On Mar 23, 2011, at 11:36 AM, Anthony wrote:
> Massimo, if one thread/request locks the session file, can a second request 
> unlock the file, or does it have to be unlocked within the same request that 
> locked it? For example, let's say a page includes two components (via LOAD) 
> -- if the request for component1 locks the session, can the component2 action 
> then unlock the session, or will the component2 action have to wait for the 
> component1 action to finish and release the lock?

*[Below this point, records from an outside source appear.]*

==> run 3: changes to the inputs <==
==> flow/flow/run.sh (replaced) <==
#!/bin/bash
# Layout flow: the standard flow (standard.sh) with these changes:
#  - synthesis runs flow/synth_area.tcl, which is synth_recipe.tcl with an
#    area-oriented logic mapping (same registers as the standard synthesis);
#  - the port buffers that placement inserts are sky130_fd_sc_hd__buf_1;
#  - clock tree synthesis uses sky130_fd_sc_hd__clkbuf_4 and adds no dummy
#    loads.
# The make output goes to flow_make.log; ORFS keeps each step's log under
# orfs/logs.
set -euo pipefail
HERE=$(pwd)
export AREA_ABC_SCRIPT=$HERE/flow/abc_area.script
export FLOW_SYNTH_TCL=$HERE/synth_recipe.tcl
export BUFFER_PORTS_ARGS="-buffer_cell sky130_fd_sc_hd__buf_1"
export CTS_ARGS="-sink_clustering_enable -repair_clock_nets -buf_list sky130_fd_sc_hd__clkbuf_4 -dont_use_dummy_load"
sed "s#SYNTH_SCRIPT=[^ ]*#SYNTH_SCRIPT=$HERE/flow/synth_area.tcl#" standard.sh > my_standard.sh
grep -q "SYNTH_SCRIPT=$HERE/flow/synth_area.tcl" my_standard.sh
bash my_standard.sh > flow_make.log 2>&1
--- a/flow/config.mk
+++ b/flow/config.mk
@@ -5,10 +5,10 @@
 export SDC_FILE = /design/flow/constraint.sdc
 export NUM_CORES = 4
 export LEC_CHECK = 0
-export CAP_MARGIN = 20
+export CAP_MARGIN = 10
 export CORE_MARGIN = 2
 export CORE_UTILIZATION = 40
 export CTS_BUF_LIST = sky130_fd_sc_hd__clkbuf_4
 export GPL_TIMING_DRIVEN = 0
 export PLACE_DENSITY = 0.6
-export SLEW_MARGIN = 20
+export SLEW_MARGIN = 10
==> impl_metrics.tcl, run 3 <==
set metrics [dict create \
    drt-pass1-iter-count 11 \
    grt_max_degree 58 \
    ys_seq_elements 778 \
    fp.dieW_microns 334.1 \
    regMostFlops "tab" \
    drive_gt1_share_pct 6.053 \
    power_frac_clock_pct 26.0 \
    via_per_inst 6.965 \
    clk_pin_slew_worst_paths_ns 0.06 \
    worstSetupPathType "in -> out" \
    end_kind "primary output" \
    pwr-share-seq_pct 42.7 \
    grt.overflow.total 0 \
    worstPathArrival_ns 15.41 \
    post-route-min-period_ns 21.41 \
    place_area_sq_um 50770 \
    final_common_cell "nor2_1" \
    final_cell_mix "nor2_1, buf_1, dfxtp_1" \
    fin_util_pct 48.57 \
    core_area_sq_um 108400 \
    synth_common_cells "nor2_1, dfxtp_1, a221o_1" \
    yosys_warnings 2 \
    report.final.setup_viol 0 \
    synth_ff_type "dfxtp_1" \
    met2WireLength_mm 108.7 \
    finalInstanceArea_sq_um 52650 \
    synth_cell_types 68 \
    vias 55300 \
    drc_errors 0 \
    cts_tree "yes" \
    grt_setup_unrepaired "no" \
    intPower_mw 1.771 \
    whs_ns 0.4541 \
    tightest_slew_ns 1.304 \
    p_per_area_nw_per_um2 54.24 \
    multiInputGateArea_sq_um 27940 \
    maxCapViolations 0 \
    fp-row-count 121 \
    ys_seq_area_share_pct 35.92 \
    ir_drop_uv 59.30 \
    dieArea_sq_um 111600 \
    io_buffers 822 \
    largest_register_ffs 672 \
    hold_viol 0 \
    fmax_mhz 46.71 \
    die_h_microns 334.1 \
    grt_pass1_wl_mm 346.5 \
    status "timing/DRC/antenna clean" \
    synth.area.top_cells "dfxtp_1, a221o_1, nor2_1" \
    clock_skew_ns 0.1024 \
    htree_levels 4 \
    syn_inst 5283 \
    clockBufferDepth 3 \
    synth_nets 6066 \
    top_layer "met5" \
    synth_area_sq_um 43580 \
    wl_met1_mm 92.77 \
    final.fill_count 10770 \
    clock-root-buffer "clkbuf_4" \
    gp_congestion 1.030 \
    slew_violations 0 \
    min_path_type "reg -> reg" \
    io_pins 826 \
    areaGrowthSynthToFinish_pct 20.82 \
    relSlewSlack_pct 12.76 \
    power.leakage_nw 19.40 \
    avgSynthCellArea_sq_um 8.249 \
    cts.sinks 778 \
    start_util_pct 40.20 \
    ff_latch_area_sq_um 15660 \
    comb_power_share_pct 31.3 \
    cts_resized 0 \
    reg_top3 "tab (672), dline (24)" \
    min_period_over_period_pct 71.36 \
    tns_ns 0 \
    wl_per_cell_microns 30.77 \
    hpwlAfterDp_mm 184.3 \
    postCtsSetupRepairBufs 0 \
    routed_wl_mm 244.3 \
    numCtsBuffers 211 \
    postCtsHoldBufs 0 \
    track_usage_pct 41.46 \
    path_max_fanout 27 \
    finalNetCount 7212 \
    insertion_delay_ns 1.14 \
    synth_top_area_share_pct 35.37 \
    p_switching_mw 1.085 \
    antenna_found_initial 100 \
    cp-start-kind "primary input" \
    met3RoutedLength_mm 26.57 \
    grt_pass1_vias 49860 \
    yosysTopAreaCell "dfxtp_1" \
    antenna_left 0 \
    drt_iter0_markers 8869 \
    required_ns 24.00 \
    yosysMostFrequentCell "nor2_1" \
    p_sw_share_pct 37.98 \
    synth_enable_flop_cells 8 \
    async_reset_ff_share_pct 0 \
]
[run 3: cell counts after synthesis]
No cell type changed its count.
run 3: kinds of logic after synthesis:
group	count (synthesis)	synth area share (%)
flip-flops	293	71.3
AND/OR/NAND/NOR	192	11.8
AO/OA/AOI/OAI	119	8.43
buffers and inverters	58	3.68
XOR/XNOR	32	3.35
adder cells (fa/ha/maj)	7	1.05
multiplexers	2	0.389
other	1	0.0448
Context: an optimization exercise on an open-source flow, tuned for small area. The choices shown serve that exercise and are no tape-out recipe.
The RTL was checked by simulation tests, not by an equivalence proof against the original design.
No driver is modelled on the clock port, so clocking that relies on it looks cheaper here than on a real chip.
Power is estimated from default activity; no workload was simulated.

wip/nickel:
// simplecvm_core
module simplecvm_core (
    input  wire        clk,
    input  wire        rst,
    output reg         mem_req,
    input  wire        mem_gnt,
    output wire        mem_we,
    output wire        mem_wide,
    output wire [14:0] mem_addr,
    output wire [15:0] mem_wdata,
    input  wire        mem_rvalid,
    input  wire [15:0] mem_rdata,
    output wire        out_valid,
    output wire        out_chr,
    output wire [15:0] out_data,
    output wire        halted,
    output wire        faulted,
    output wire [2:0]  fault_cause,
    output wire [15:0] fault_pc,
    output wire [15:0] fault_info
);
    localparam S_FA    = 5'd0;    
    localparam S_FAW   = 5'd1;    
    localparam S_FB    = 5'd2;    
    localparam S_FBW   = 5'd3;
    localparam S_FC    = 5'd4;    
    localparam S_FCW   = 5'd5;
    localparam S_EX    = 5'd6;    
    localparam S_ALIGN = 5'd7;    
    localparam S_PASS  = 5'd8;    
    localparam S_CHK   = 5'd9;    
    localparam S_MREQ  = 5'd10;   
    localparam S_MWAIT = 5'd11;
    localparam S_STW   = 5'd12;   
    localparam S_NEXT  = 5'd13;   
    localparam S_HALT  = 5'd16;
    localparam S_F1    = 5'd17;   
    localparam S_F1D   = 5'd18;   
    localparam S_F2    = 5'd19;   
    localparam S_F3    = 5'd20;   
    localparam S_F4    = 5'd21;   
    reg  [4:0]  state;
    reg  [3:0]  ph;
    reg         init;             
    reg  [15:0] pc;
    reg  [15:0] x0, x1, x2, x3;   
    reg         fz, fn, fo;
    reg         cy;               
    reg  [4:0]  op;
    reg  [5:0]  rb;               
    reg  [15:0] w;
    wire [1:0]  lo = rb[1:0];
    wire [1:0]  hi = w[7:6];
    assign halted      = (state == S_HALT);
    assign faulted     = (state[4:3] == 2'b10) && (state[2:0] != 3'd0);
    assign fault_cause = (state == S_F2) ? 3'd2 :
  ...
clock: 8.0 ns
lec_check: 0
abc_area: 1
cap_margin: 20
core_margin: 2
core_utilization: 60
slew_margin: 20
standard.sh (not shown) runs the stock make flow with config.mk's settings and CLKGATE_MAP_FILE= SYNTH_SCRIPT=/design/flow/synth_recipe.tcl, a recipe that flattens the netlist after the stock synthesis.
==> flow/flow/run.sh <==
#!/bin/bash
# The standard layout (standard.sh), with these changes:
#  - after the standard synthesis, its combinational logic is mapped again
#    for area with Yosys/ABC (flow/reopt.tcl, flow/area.abc); every flip-flop
#    of the standard synthesis is kept as it is (instance, name, cell type);
#  - the smallest buffer on the ports;
#  - a clock tree of clkbuf_4 without dummy loads, in which the buffers that
#    drive too slow a clock edge are then made clkbuf_8 (flow/clkfix.tcl).
# Each tool's output goes to a log of its own here: synth.log, reopt.log,
# cts.log, clkfix.log, layout.log (and ORFS's own logs under orfs/logs/).
set -e
here=$(pwd)
bash standard.sh synth > synth.log 2>&1
res=$(ls -d orfs/results/*/*/base | head -1)
plat=$(basename $(dirname $(dirname $res)))
pdir=$FLOW_HOME/platforms/$plat
lib=$pdir/lib/sky130_fd_sc_hd__tt_025C_1v80.lib
cp $res/1_2_yosys.v synth_standard.v
export REOPT_LIB=$lib REOPT_IN=$here/synth_standard.v REOPT_OUT=$here/synth_reopt.v \
       REOPT_TOP=$FLOW_TOP REOPT_SCRIPT=$here/flow/area.abc REOPT_STAT=$here/reopt_stat.txt
export REOPT_SEQ="$(grep -oE 'sky130_fd_sc_hd__(df|edf|sdf|dl)[a-z0-9_]*' synth_standard.v | sort -u | tr '\n' ' ')"
export REOPT_DONT_USE="$(sed -n '/^export DONT_USE_CELLS/,/^#/p' $pdir/config.mk | grep -oE 'sky130_fd_sc_hd__[a-z0-9_]+' | tr '\n' ' ')"
${YOSYS_EXE:-yosys} -c flow/reopt.tcl > reopt.log 2>&1
cp synth_reopt.v $res/1_2_yosys.v
rm -f $res/1_synth.odb
export BUFFER_PORTS_ARGS="-buffer_cell sky130_fd_sc_hd__buf_1"
export CTS_ARGS="-sink_clustering_enable -repair_clock_nets -dont_use_dummy_load -buf_list sky130_fd_sc_hd__clkbuf_4"
bash standard.sh cts > cts.log 2>&1
CLKFIX_LIB=$lib CLKFIX_ODB=$here/$res/4_cts.odb CLKFIX_SDC=$here/$res/4_cts.sdc \
CLKFIX_RC=$pdir/setRC.tcl CLKFIX_SLEW=0.100 \
  openroad -no_init -exit flow/clkfix.tcl > clkfix.log 2>&1
bash standard.sh finish > layout.log 2>&1
==> flow/flow/area.abc <==
strash
dc2
dch -f
amap
strash
dc2
dch -f
amap
strash
dc2
dch -f
amap
strash
dc2
dch -f
amap
strash
dc2
dch -f
amap
strash
dc2
dch -f
amap
strash
dc2
dch -f
amap
strash
dc2
dch -f
amap
strash
dc2
dch -f
amap
strash
dc2
dch -f
amap
topo
Other scripts of this flow, unchanged in this note and not shown: flow/flow/clkfix.tcl, flow/flow/reopt.tcl
wip/nickel: flow completed, timing, DRC and antenna clean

No, but component1 can call session.forget to release the lock and close the 
session file.



>  
> Thanks.
>  
> Anthony
> 
> On Wednesday, March 23, 2011 11:02:06 AM UTC-4, Massimo Di Pierro wrote:
> There are two things that may lock: one is the user session (you can 
> check it by opening two pages with two distinct browsers like firefox 
> and chrome); the sqlite database (that is how sqlite works). 
> 
> We cannot tell what is wrong in your case without a code example and a 
> workflow example. I am pretty sure there is no bug in tis regard. 
> 
> Notice that other frameworks that use cookie based sessions do not 
> guarantee session integrity therefore they do not serialize requests 
> from the same user. 
> 
> 
> 
> Massimo 
> 
> On Mar 23, 9:44 am, Ross Peoples <[email protected]> wrote: 
> > Unless there is some unknown trick, I was unable to find a way to make this 
> > work, which is why I turned my script into a subclass of Process. Though I 
> > do know Rocket can handle multiple simultaneous downloads at once since it 
> > allows the browser to download multiple files from /static at the same 
> > time. 
> > So maybe this is a web2py bug? 
> > 
> > But either way, a long-running script should be spun off into its own 
> > process for performance reasons.